Me quitó la mochila cuando iba a ponérmela y la dejó en el suelo; luego me apoyó las manos en los hombros. Noté que el calor de sus dedos me llegaba a la piel. Era el primer hombre que había conocido, o tan siquiera soñado, que me derretía sólo con la mirada, y ahora me estaba tocando. Pero lo que vino después me dejó sin habla.

—Ariel, sabes que pronto trabajaremos juntos, en muy estrecho contacto, en una misión vital. En esas circunstancias, me doy cuenta de que lo que te voy a decir quizá no sea demasiado aconsejable, pero rio puedo evitarlo. Tengo que decirte que me será muy, pero que muy difícil, mantener una relación profesional contigo, el tipo de relación necesaria para que llevemos a cabo este proyecto. Te aseguro que no lo tenía previsto y no suelo propiciar este tipo de cosas. Lo cierto es que no me había pasado nunca antes... —Se detuvo, como si esperara que dijese algo. Cuando contuve la respiración, esperando que cayera el otro zapato, añadió—: No sé muy bien cómo decirlo, pero me gustas, Ariel. Me siento muy atraído por ti.

¿Por mí? Me cago en dios. Estaba con el agua al cuello y lo sabía. Me podía ahogar en las profundidades de esos ojos turquesa cuando me miraba con tanta intensidad. Ese tipo era peligroso en más de un sentido, y ya había demasiado peligro en mi vida sin tener que añadir ninguna clase de esquí gratis. Pero era tan... atractivo.

Olvídalo. No era atractivo, era carismático: era mágico. Lo sabía él y lo sabía cualquiera que le pusiera la vista encima. Eso no podía estar pasándome a mí, no junto con todo lo demás. No precisamente en ese momento. ¿Por qué demonios había decidido el Tanque servirme este veneno? Tenía que hacer algo para volver a la realidad. Cerré los ojos y respiré profundamente. Reuní todas mis reservas, retrocedí, de modo que me libré de sus manos e interrumpí el contacto. Abrí los ojos.

—¿Y qué pregunta es ésa? —dije.

—¿Pregunta? —se extrañó.

—Esa pregunta tan sería que querías hacerme hace un momento.

Wolfgang Hauser se encogió de hombros y pareció herido. Era como si no hubiera previsto el tipo de respuesta que esperaba de mí, ni lo que podía ir después en el guión.

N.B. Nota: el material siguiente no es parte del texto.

This is an optimization exercise on Yosys and OpenROAD, whose aim is small area, a short achievable clock period and few clock cycles per item, not a production implementation.
At most, simulation tests tie the RTL to the original design; equivalence was not proved.
Only the layout flow was run in runs 2 and 3; the RTL was not checked for function there.

$ cat flow/design.v
    localparam logic [23:0] SCALE_RESET  = 24'd65536;
    localparam logic [11:0] CENTRE_X_RST = 12'd400;
    localparam logic [11:0] CENTRE_Y_RST = 12'd300;
    localparam logic [1:0] REG_PIXEL_SCALE = 2'd0;
    localparam logic [1:0] REG_CENTRE_X    = 2'd1;
    localparam logic [1:0] REG_CENTRE_Y    = 2'd2;
    function automatic logic [29:0] atan_q30(input int i);
        logic [29:0] r;
        case (i)
            0:       r = 30'd843314857;
            1:       r = 30'd497837829;
            2:       r = 30'd263043837;
            3:       r = 30'd133525159;
            4:       r = 30'd67021687;
            5:       r = 30'd33543516;
            6:       r = 30'd16775851;
            7:       r = 30'd8388437;
            8:       r = 30'd4194283;
            9:       r = 30'd2097149;
            10:      r = 30'd1048576;
            11:      r = 30'd524288;
            12:      r = 30'd262144;
            13:      r = 30'd131072;
            14:      r = 30'd65536;
            15:      r = 30'd32768;
            default: r = 30'd0;
        endcase
        atan_q30 = r;
    endfunction
    function automatic logic [4:0] sig_prefix(input logic [12:0] r);
        logic [4:0] c;
        if (r <= 13'd54) c = 5'b00010;
        else if (r <= 13'd281) c = 5'b00011;
        else if (r <= 13'd508) c = 5'b00100;
        else if (r <= 13'd737) c = 5'b00101;
        else if (r <= 13'd966) c = 5'b00110;
        else if (r <= 13'd1179) c = 5'b00111;
        else if (r <= 13'd1393) c = 5'b01000;
        else if (r <= 13'd1622) c = 5'b01001;
        else if (r <= 13'd1851) c = 5'b01010;
        else if (r <= 13'd2078) c = 5'b01011;
        else if (r <= 13'd2305) c = 5'b01100;
        else if (r <= 13'd2534) c = 5'b01101;
        else if (r <= 13'd2763) c = 5'b01110;
        else if (r <= 13'd2879) c = 5'b01111;
        else if (r <= 13'd2996) c = 5'b10000;
        else if (r <= 13'd3225) c = 5'b10001;
        else if (r <= 13'd3454) c = 5'b10010;
        else if (r <= 13'd3681) c = 5'b10011;
        else if (r <= 13'd3908) c = 5'b10100;
        else if (r <= 13'd4137) c = 5'b10101;
        else if (r <= 13'd4366) c = 5'b10110;
        else if (r <= 13'd4580) c = 5'b10111;
        else if (r <= 13'd4793) c = 5'b11000;
        else if (r <= 13'd5022) c = 5'b11001;
        else if (r <= 13'd5251) c = 5'b11010;
        else if (r <= 13'd5478) c = 5'b11011;
        else if (r <= 13'd5705) c = 5'b11100;
        else c = 5'b11101;
        sig_prefix = c;
    endfunction
    function automatic logic [25:0] s6_of(input logic [4:0] c);
        logic [25:0] s;
        s[0] = (c == 5'b00010) | (c == 5'b00011) | (c == 5'b00100) | (c == 5'b00101) | (c == 5'b00110) | (c == 5'b00111) | (c == 5'b01000) | (c == 5'b01001) | (c == 5'b01010) | (c == 5'b01011) | (c == 5'b01100) | (c == 5'b01101) | (c == 5'b01110) | (c == 5'b01111) | (c == 5'b10000) | (c == 5'b10001) | (c == 5'b10010) | (c == 5'b10011) | (c == 5'b10100) | (c == 5'b10101) | (c == 5'b10110) | (c == 5'b10111) | (c == 5'b11000) | (c == 5'b11001) | (c == 5'b11010) | (c == 5'b11011) | (c == 5'b11100) | (c == 5'b11101);
        s[1] = (c == 5'b00010) | (c == 5'b00011) | (c == 5'b00100) | (c == 5'b00101) | (c == 5'b01000) | (c == 5'b01001) | (c == 5'b01110) | (c == 5'b01111) | (c == 5'b10000) | (c == 5'b10001) | (c == 5'b10110) | (c == 5'b10111) | (c == 5'b11010) | (c == 5'b11011) | (c == 5'b11100) | (c == 5'b11101);
        s[2] = (c == 5'b01000) | (c == 5'b01001) | (c == 5'b01010) | (c == 5'b01011) | (c == 5'b01100) | (c == 5'b01101) | (c == 5'b10000) | (c == 5'b10001) | (c == 5'b10010) | (c == 5'b10011) | (c == 5'b10100) | (c == 5'b10101) | (c == 5'b11010) | (c == 5'b11011) | (c == 5'b11100) | (c == 5'b11101);
        s[3] = (c == 5'b00010) | (c == 5'b00100) | (c == 5'b00110) | (c == 5'b01001) | (c == 5'b01011) | (c == 5'b01101) | (c == 5'b01111) | (c == 5'b10001) | (c == 5'b10011) | (c == 5'b10101) | (c == 5'b10111) | (c == 5'b11001) | (c == 5'b11010) | (c == 5'b11100);
        s[4] = (c == 5'b00010) | (c == 5'b00011) | (c == 5'b00100) | (c == 5'b00101) | (c == 5'b01001) | (c == 5'b01010) | (c == 5'b01100) | (c == 5'b01111) | (c == 5'b10000) | (c == 5'b10011) | (c == 5'b10101) | (c == 5'b10110) | (c == 5'b11000) | (c == 5'b11010) | (c == 5'b11011) | (c == 5'b11100) | (c == 5'b11101);
        s[5] = (c == 5'b00100) | (c == 5'b00101) | (c == 5'b00110) | (c == 5'b00111) | (c == 5'b01000) | (c == 5'b01100) | (c == 5'b01101) | (c == 5'b01110) | (c == 5'b10000) | (c == 5'b10001) | (c == 5'b10010) | (c == 5'b10101) | (c == 5'b10110) | (c == 5'b10111) | (c == 5'b11000) | (c == 5'b11001) | (c == 5'b11100) | (c == 5'b11101);
        s[6] = (c == 5'b00011) | (c == 5'b00100) | (c == 5'b00110) | (c == 5'b01001) | (c == 5'b01011) | (c == 5'b01100) | (c == 5'b01110) | (c == 5'b10001) | (c == 5'b10011) | (c == 5'b10110) | (c == 5'b11001) | (c == 5'b11011) | (c == 5'b11100);
        s[7] = (c == 5'b00011) | (c == 5'b01001) | (c == 5'b01011) | (c == 5'b10001) | (c == 5'b10011) | (c == 5'b10100) | (c == 5'b11001) | (c == 5'b11011);
        s[8] = (c == 5'b00101) | (c == 5'b00110) | (c == 5'b01000) | (c == 5'b01001) | (c == 5'b01101) | (c == 5'b01110) | (c == 5'b10000) | (c == 5'b10001) | (c == 5'b10101) | (c == 5'b10110) | (c == 5'b11000) | (c == 5'b11001) | (c == 5'b11101);
        s[9] = (c == 5'b00011) | (c == 5'b00100) | (c == 5'b01000) | (c == 5'b01010) | (c == 5'b01101) | (c == 5'b01110) | (c == 5'b01111) | (c == 5'b10000) | (c == 5'b10010) | (c == 5'b10101) | (c == 5'b10110) | (c == 5'b10111) | (c == 5'b11001) | (c == 5'b11011) | (c == 5'b11100);
        s[10] = (c == 5'b00010) | (c == 5'b00011) | (c == 5'b00101) | (c == 5'b00111) | (c == 5'b01001) | (c == 5'b01011) | (c == 5'b01110) | (c == 5'b10001) | (c == 5'b10011) | (c == 5'b10110) | (c == 5'b11100);
        s[11] = (c == 5'b00010) | (c == 5'b00101) | (c == 5'b00110) | (c == 5'b01000) | (c == 5'b01011) | (c == 5'b01100) | (c == 5'b01110) | (c == 5'b01111) | (c == 5'b10001) | (c == 5'b10010) | (c == 5'b10101) | (c == 5'b11000) | (c == 5'b11011);
        s[12] = (c == 5'b00010) | (c == 5'b00110) | (c == 5'b01000) | (c == 5'b01010) | (c == 5'b01011) | (c == 5'b01100) | (c == 5'b01111) | (c == 5'b10000) | (c == 5'b10001) | (c == 5'b10011) | (c == 5'b10100) | (c == 5'b10101) | (c == 5'b10111) | (c == 5'b11001) | (c == 5'b11101);
        s[13] = (c == 5'b00010) | (c == 5'b00011) | (c == 5'b00101) | (c == 5'b01010) | (c == 5'b01100) | (c == 5'b01101) | (c == 5'b01111) | (c == 5'b10000) | (c == 5'b10011) | (c == 5'b10101) | (c == 5'b10110) | (c == 5'b11000) | (c == 5'b11011) | (c == 5'b11101);
        s[14] = (c == 5'b00011) | (c == 5'b00100) | (c == 5'b00101) | (c == 5'b00111) | (c == 5'b01000) | (c == 5'b01011) | (c == 5'b01101) | (c == 5'b10001) | (c == 5'b10110) | (c == 5'b11001);
        s[15] = (c == 5'b00011) | (c == 5'b00100) | (c == 5'b00111) | (c == 5'b01010) | (c == 5'b01101) | (c == 5'b01110) | (c == 5'b10000) | (c == 5'b10011) | (c == 5'b10100) | (c == 5'b10110) | (c == 5'b10111) | (c == 5'b11001) | (c == 5'b11010) | (c == 5'b11101);
        s[16] = (c == 5'b00010) | (c == 5'b00111) | (c == 5'b01000) | (c == 5'b01001) | (c == 5'b01101) | (c == 5'b01110) | (c == 5'b01111) | (c == 5'b10011) | (c == 5'b10100) | (c == 5'b10101) | (c == 5'b11001) | (c == 5'b11010) | (c == 5'b11011) | (c == 5'b11100);
        s[17] = (c == 5'b00010) | (c == 5'b00011) | (c == 5'b00110) | (c == 5'b01010) | (c == 5'b01011) | (c == 5'b01101) | (c == 5'b10000) | (c == 5'b10001) | (c == 5'b10011) | (c == 5'b10110) | (c == 5'b10111) | (c == 5'b11000) | (c == 5'b11010) | (c == 5'b11011);
        s[18] = (c == 5'b00110) | (c == 5'b00111) | (c == 5'b01010) | (c == 5'b01011) | (c == 5'b01100) | (c == 5'b10000) | (c == 5'b10001) | (c == 5'b10010) | (c == 5'b10110) | (c == 5'b10111) | (c == 5'b11010) | (c == 5'b11011) | (c == 5'b11100) | (c == 5'b11101);
        s[19] = (c == 5'b00110) | (c == 5'b00111) | (c == 5'b01010) | (c == 5'b01011) | (c == 5'b01100) | (c == 5'b01101) | (c == 5'b01110) | (c == 5'b01111) | (c == 5'b10000) | (c == 5'b10001) | (c == 5'b10010) | (c == 5'b10011) | (c == 5'b10100) | (c == 5'b10101) | (c == 5'b11000) | (c == 5'b11001);
        s[20] = (c == 5'b00010) | (c == 5'b00011) | (c == 5'b00110) | (c == 5'b00111) | (c == 5'b01000) | (c == 5'b01001) | (c == 5'b01100) | (c == 5'b01101) | (c == 5'b01110) | (c == 5'b01111) | (c == 5'b10100) | (c == 5'b10101) | (c == 5'b10110) | (c == 5'b10111) | (c == 5'b11100) | (c == 5'b11101);
        s[21] = (c == 5'b00010) | (c == 5'b00011) | (c == 5'b00100) | (c == 5'b00101) | (c == 5'b01100) | (c == 5'b01101) | (c == 5'b01110) | (c == 5'b01111) | (c == 5'b10100) | (c == 5'b10101) | (c == 5'b10110) | (c == 5'b10111) | (c == 5'b11000) | (c == 5'b11001) | (c == 5'b11010) | (c == 5'b11011);
        s[22] = (c == 5'b00010) | (c == 5'b00011) | (c == 5'b00100) | (c == 5'b00101) | (c == 5'b00110) | (c == 5'b00111) | (c == 5'b01000) | (c == 5'b01001) | (c == 5'b01010) | (c == 5'b01011) | (c == 5'b10000) | (c == 5'b10001) | (c == 5'b10010) | (c == 5'b10011);
        s[23] = (c == 5'b00010) | (c == 5'b00011) | (c == 5'b00100) | (c == 5'b00101) | (c == 5'b00110) | (c == 5'b00111) | (c == 5'b11000) | (c == 5'b11001) | (c == 5'b11010) | (c == 5'b11011) | (c == 5'b11100) | (c == 5'b11101);
        s[24] = (c == 5'b11000) | (c == 5'b11001) | (c == 5'b11010) | (c == 5'b11011) | (c == 5'b11100) | (c == 5'b11101);
        s[25] = (c == 5'b00010) | (c == 5'b00011) | (c == 5'b00100) | (c == 5'b00101) | (c == 5'b00110) | (c == 5'b00111) | (c == 5'b01000) | (c == 5'b01001) | (c == 5'b01010) | (c == 5'b01011) | (c == 5'b01100) | (c == 5'b01101) | (c == 5'b01110) | (c == 5'b01111) | (c == 5'b10000) | (c == 5'b10001) | (c == 5'b10010) | (c == 5'b10011) | (c == 5'b10100) | (c == 5'b10101) | (c == 5'b10110) | (c == 5'b10111);
        s6_of = s;
    endfunction
module lpp_add #(
    parameter int W = 32
) (
    input  logic [W-1:0] a,
    input  logic [W-1:0] b,
    input  logic         ci,
    input  logic         inv,
    output logic [W-1:0] s
);
    function automatic int levels(input int n);
        int l;
        l = 0;
        for (int k = 0; k < 32; k++)
            if ((1 << k) < n)
                l = k + 1;
        levels = l;
    endfunction
    localparam int L = levels(W + 1);
    logic [W:0] g [0:L];
    logic [W:0] p [0:L];
    logic [W-1:0] hx;
    assign hx      = a ^ b;
    assign g[0][0] = ci;
    assign p[0][0] = 1'b0;
    assign g[0][W:1] = a & b;
    assign p[0][W:1] = hx;
    for (genvar l = 0; l < L; l++)
    begin : g_lvl
        for (genvar i = 0; i <= W; i++)
        begin : g_bit
            if (((i >> l) & 1) == 1)
            begin : g_node
                localparam int J = ((i >> l) << l) - 1;
                assign g[l + 1][i] = g[l][i] | (p[l][i] & g[l][J]);
                assign p[l + 1][i] = p[l][i] & p[l][J];
            end
            else
            begin : g_pass
                assign g[l + 1][i] = g[l][i];
                assign p[l + 1][i] = p[l][i];
            end
        end
    end
    assign s = (hx ^ {W{inv}}) ^ g[L][W-1:0];
endmodule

—No confías en mí—afirmó—. Y tienes toda la razón. ¿Por qué deberías hacerlo? Te sigo como un imbécil bajo la niebla, te persigo por una pista de esquí y te llevo a rastras a comer. Sin que me des pie, te suelto mis sentimientos por ti, cuando los tendría que haber guardado en silencio. Te pido disculpas por todo ello. Pero quiero que sepas una cosa...

Esperé. Pero el ataque me cogió totalmente de improviso.

Conozco a tu tío Lafcadio Behn, de Viena —me informó—. He venido a Idaho para protegerte lo mejor que pueda. Antes de que volvieras del entierro en San Francisco, me desplacé hasta aquí para asegurarme de que te incluirían en mi proyecto, no sólo por tu experiencia personal, lo admito, sino también porque los documentos que has heredado no deben caer en malas manos. ¿Comprendes?